### Description of the task
Please copy each line below that contains the word "config".

Task material below:

This design comes from an exercise in tuning for small area and few clock cycles per item on the open sky130 flow, not from production work. The RTL was checked by simulation tests, not by an equivalence proof against the original design.

==> flow/config.mk <==
export PLATFORM = sky130hd
export DESIGN_NAME = adpcm_codec
export DESIGN_NICKNAME = adpcm_codec
export VERILOG_FILES = /design/flow/design.v
export SDC_FILE = /design/flow/constraint.sdc
export NUM_CORES = 4
export LEC_CHECK = 0
export CAP_MARGIN = 20
export CORE_MARGIN = 2
export CORE_UTILIZATION = 40
export SLEW_MARGIN = 20
==> flow/constraint.sdc <==
create_clock -name core_clock -period 20.0 [get_ports {clk}]
set_input_delay 4.0000 -clock core_clock [delete_from_list [all_inputs] [get_ports {clk}]]
set_output_delay 4.0000 -clock core_clock [all_outputs]
set_load 0.01 [all_outputs]
==> flow/design.v <==
module adpcm_step_rom (
    input  wire [6:0]  idx,
    output reg  [14:0] step
);
    always @* begin
        case (idx)
            7'd0: step = 15'd7;
            7'd1: step = 15'd8;
            7'd2: step = 15'd9;
            7'd3: step = 15'd10;
            7'd4: step = 15'd11;
            7'd5: step = 15'd12;
            7'd6: step = 15'd13;
            7'd7: step = 15'd14;
            7'd8: step = 15'd16;
            7'd9: step = 15'd17;
            7'd10: step = 15'd19;
            7'd11: step = 15'd21;
            7'd12: step = 15'd23;
            7'd13: step = 15'd25;
            7'd14: step = 15'd28;
            7'd15: step = 15'd31;
            7'd16: step = 15'd34;
            7'd17: step = 15'd37;
            7'd18: step = 15'd41;
            7'd19: step = 15'd45;
            7'd20: step = 15'd50;
            7'd21: step = 15'd55;
            7'd22: step = 15'd60;
            7'd23: step = 15'd66;
            7'd24: step = 15'd73;
            7'd25: step = 15'd80;
            7'd26: step = 15'd88;
            7'd27: step = 15'd97;
            7'd28: step = 15'd107;
            7'd29: step = 15'd118;
            7'd30: step = 15'd130;
            7'd31: step = 15'd143;
            7'd32: step = 15'd157;
            7'd33: step = 15'd173;
            7'd34: step = 15'd190;
            7'd35: step = 15'd209;
            7'd36: step = 15'd230;
            7'd37: step = 15'd253;
            7'd38: step = 15'd279;
            7'd39: step = 15'd307;
            7'd40: step = 15'd337;
            7'd41: step = 15'd371;
            7'd42: step = 15'd408;
            7'd43: step = 15'd449;
            7'd44: step = 15'd494;
            7'd45: step = 15'd544;
            7'd46: step = 15'd598;
            7'd47: step = 15'd658;
            7'd48: step = 15'd724;
            7'd49: step = 15'd796;
            7'd50: step = 15'd876;
            7'd51: step = 15'd963;
            7'd52: step = 15'd1060;
            7'd53: step = 15'd1166;
            7'd54: step = 15'd1282;
            7'd55: step = 15'd1411;
            7'd56: step = 15'd1552;
            7'd57: step = 15'd1707;
            7'd58: step = 15'd1878;
            7'd59: step = 15'd2066;
            7'd60: step = 15'd2272;
            7'd61: step = 15'd2499;
            7'd62: step = 15'd2749;
            7'd63: step = 15'd3024;
            7'd64: step = 15'd3327;
            7'd65: step = 15'd3660;
            7'd66: step = 15'd4026;
            7'd67: step = 15'd4428;
            7'd68: step = 15'd4871;
            7'd69: step = 15'd5358;
            7'd70: step = 15'd5894;
            7'd71: step = 15'd6484;
            7'd72: step = 15'd7132;
            7'd73: step = 15'd7845;
            7'd74: step = 15'd8630;
            7'd75: step = 15'd9493;
            7'd76: step = 15'd10442;
            7'd77: step = 15'd11487;
            7'd78: step = 15'd12635;
            7'd79: step = 15'd13899;
            7'd80: step = 15'd15289;
            7'd81: step = 15'd16818;
            7'd82: step = 15'd18500;
            7'd83: step = 15'd20350;
            7'd84: step = 15'd22385;
            7'd85: step = 15'd24623;
            7'd86: step = 15'd27086;
            7'd87: step = 15'd29794;
            7'd88: step = 15'd32767;
            default: step = 15'd32767;
        endcase
    end
endmodule
module adpcm_quantize (
    input  wire signed [15:0] sample,
    input  wire signed [15:0] pred,
    input  wire        [14:0] step,
    output wire        [3:0]  code
);
    wire signed [16:0] diff = {sample[15], sample} - {pred[15], pred};
    wire               neg  = diff[16];
    wire        [16:0] mag  = neg ? (17'd0 - diff) : diff;
    wire [16:0] step2 = {2'b00, step};
    wire [16:0] step1 = {3'b000, step[14:1]};
    wire [16:0] step0 = {4'b0000, step[14:2]};
    wire        b2 = (mag >= step2);
    wire [16:0] r1 = b2 ? (mag - step2) : mag;
    wire        b1 = (r1 >= step1);
    wire [16:0] r0 = b1 ? (r1 - step1) : r1;
    wire        b0 = (r0 >= step0);
    assign code = {neg, b2, b1, b0};
endmodule
module adpcm_update (
    input  wire signed [15:0] pred,
    input  wire        [6:0]  idx,
    input  wire        [14:0] step,
    input  wire        [3:0]  code,
    output reg  signed [15:0] pred_next,
    output reg         [6:0]  idx_next
);
    wire [15:0] delta = {4'd0, step[14:3]}
                      + (code[2] ? {1'b0, step}        : 16'd0)
                      + (code[1] ? {2'b0, step[14:1]}  : 16'd0)
                      + (code[0] ? {3'b0, step[14:2]}  : 16'd0);
    wire signed [17:0] pred_ext  = {{2{pred[15]}}, pred};
    wire signed [17:0] delta_ext = {2'b00, delta};
    wire signed [17:0] sum       = code[3] ? (pred_ext - delta_ext) : (pred_ext + delta_ext);
    always @* begin
        if (sum > 18'sd32767)
            pred_next = 16'sh7fff;
        else if (sum < -18'sd32768)
            pred_next = 16'sh8000;
        else
            pred_next = sum[15:0];
    end
    reg signed [4:0] idx_delta;
    always @* begin
        case (code[2:0])
            3'd4:    idx_delta = 5'sd2;
            3'd5:    idx_delta = 5'sd4;
            3'd6:    idx_delta = 5'sd6;
            3'd7:    idx_delta = 5'sd8;
            default: idx_delta = -5'sd1;
        endcase
    end
    wire signed [8:0] idx_sum = $signed({2'b00, idx}) + {{4{idx_delta[4]}}, idx_delta};
    always @* begin
        if (idx_sum < 9'sd0)
            idx_next = 7'd0;
        else if (idx_sum > 9'sd88)
            idx_next = 7'd88;
        else
            idx_next = idx_sum[6:0];
    end
endmodule
module adpcm_codec (
    input  wire        clk,
    input  wire        rst,             
    input  wire        enc_in_valid,
    output wire        enc_in_ready,
    input  wire [15:0] enc_in_sample,
    output wire        enc_out_valid,
    input  wire        enc_out_ready,
    output wire [3:0]  enc_out_code,
    output wire [15:0] enc_out_pred,
    output wire [6:0]  enc_out_idx,
    input  wire        dec_in_valid,
    output wire        dec_in_ready,
    input  wire        dec_in_load,
    input  wire [15:0] dec_in_data,     
    input  wire [7:0]  dec_in_idx,      
    output wire        dec_out_valid,
    input  wire        dec_out_ready,
    output wire [15:0] dec_out_sample,
    output wire [6:0]  dec_out_idx,
    output wire        dec_out_err
);
    reg signed [15:0] enc_pred;
    reg        [6:0]  enc_idx;
    reg        [3:0]  enc_code_q;
    reg               enc_valid_q;
    wire [14:0]       enc_step;
    wire [3:0]        enc_code;
    wire signed [15:0] enc_pred_next;
    wire [6:0]        enc_idx_next;
    adpcm_step_rom u_enc_rom (
        .idx  (enc_idx),
        .step (enc_step)
    );
    adpcm_quantize u_enc_quant (
        .sample (enc_in_sample),
        .pred   (enc_pred),
        .step   (enc_step),
        .code   (enc_code)
    );
    adpcm_update u_enc_update (
        .pred      (enc_pred),
        .idx       (enc_idx),
        .step      (enc_step),
        .code      (enc_code),
        .pred_next (enc_pred_next),
        .idx_next  (enc_idx_next)
    );
    assign enc_in_ready = !enc_valid_q || enc_out_ready;
    wire   enc_accept   = enc_in_valid && enc_in_ready;
    always @(posedge clk) begin
        if (rst) begin
            enc_pred    <= 16'sd0;
            enc_idx     <= 7'd0;
            enc_valid_q <= 1'b0;
        end else if (enc_accept) begin
            enc_pred    <= enc_pred_next;
            enc_idx     <= enc_idx_next;
            enc_valid_q <= 1'b1;
        end else if (enc_out_ready) begin
            enc_valid_q <= 1'b0;
        end
    end
    always @(posedge clk) begin
        if (enc_accept)
            enc_code_q <= enc_code;
    end
    assign enc_out_valid = enc_valid_q;
    assign enc_out_code  = enc_code_q;
    assign enc_out_pred  = enc_pred;
    assign enc_out_idx   = enc_idx;
    reg signed [15:0] dec_pred;
    reg        [6:0]  dec_idx;
    reg               dec_err_q;
    reg               dec_valid_q;
    wire [14:0]        dec_step;
    wire signed [15:0] dec_pred_next;
    wire [6:0]         dec_idx_next;
    adpcm_step_rom u_dec_rom (
        .idx  (dec_idx),
        .step (dec_step)
    );
    adpcm_update u_dec_update (
        .pred      (dec_pred),
        .idx       (dec_idx),
        .step      (dec_step),
        .code      (dec_in_data[3:0]),
        .pred_next (dec_pred_next),
        .idx_next  (dec_idx_next)
    );
    assign dec_in_ready = !dec_valid_q || dec_out_ready;
    wire   dec_accept   = dec_in_valid && dec_in_ready;
    wire   dec_bad_load = dec_in_load && (dec_in_idx > 8'd88);
    always @(posedge clk) begin
        if (rst) begin
            dec_pred    <= 16'sd0;
            dec_idx     <= 7'd0;
            dec_valid_q <= 1'b0;
        end else if (dec_accept) begin
            if (dec_in_load) begin
                if (!dec_bad_load) begin
                    dec_pred <= dec_in_data;
                    dec_idx  <= dec_in_idx[6:0];
                end
            end else begin
                dec_pred <= dec_pred_next;
                dec_idx  <= dec_idx_next;
            end
            dec_valid_q <= 1'b1;
        end else if (dec_out_ready) begin
            dec_valid_q <= 1'b0;
        end
    end
    always @(posedge clk) begin
        if (dec_accept)
            dec_err_q <= dec_bad_load;
    end
    assign dec_out_valid  = dec_valid_q;
    assign dec_out_sample = dec_pred;
    assign dec_out_idx    = dec_idx;
    assign dec_out_err    = dec_err_q;
endmodule
==> flow/run.sh <==
#!/bin/bash
# synth_recipe.tcl (not shown) runs the flow's synth.tcl, then flattens the netlist and writes it again
# the make line also repeats each setting of config.mk as NAME=value (left out here)
make -C /OpenROAD-flow-scripts/flow DESIGN_CONFIG=/design/flow/config.mk WORK_HOME=/design/flow/orfs CLKGATE_MAP_FILE= SYNTH_SCRIPT=/design/flow/synth_recipe.tcl finish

End of Task material.

### Result of the task
==> flow/config.mk <==
# the make line also repeats each setting of config.mk as NAME=value (left out here)
make -C /OpenROAD-flow-scripts/flow DESIGN_CONFIG=/design/flow/config.mk WORK_HOME=/design/flow/orfs CLKGATE_MAP_FILE= SYNTH_SCRIPT=/design/flow/synth_recipe.tcl finish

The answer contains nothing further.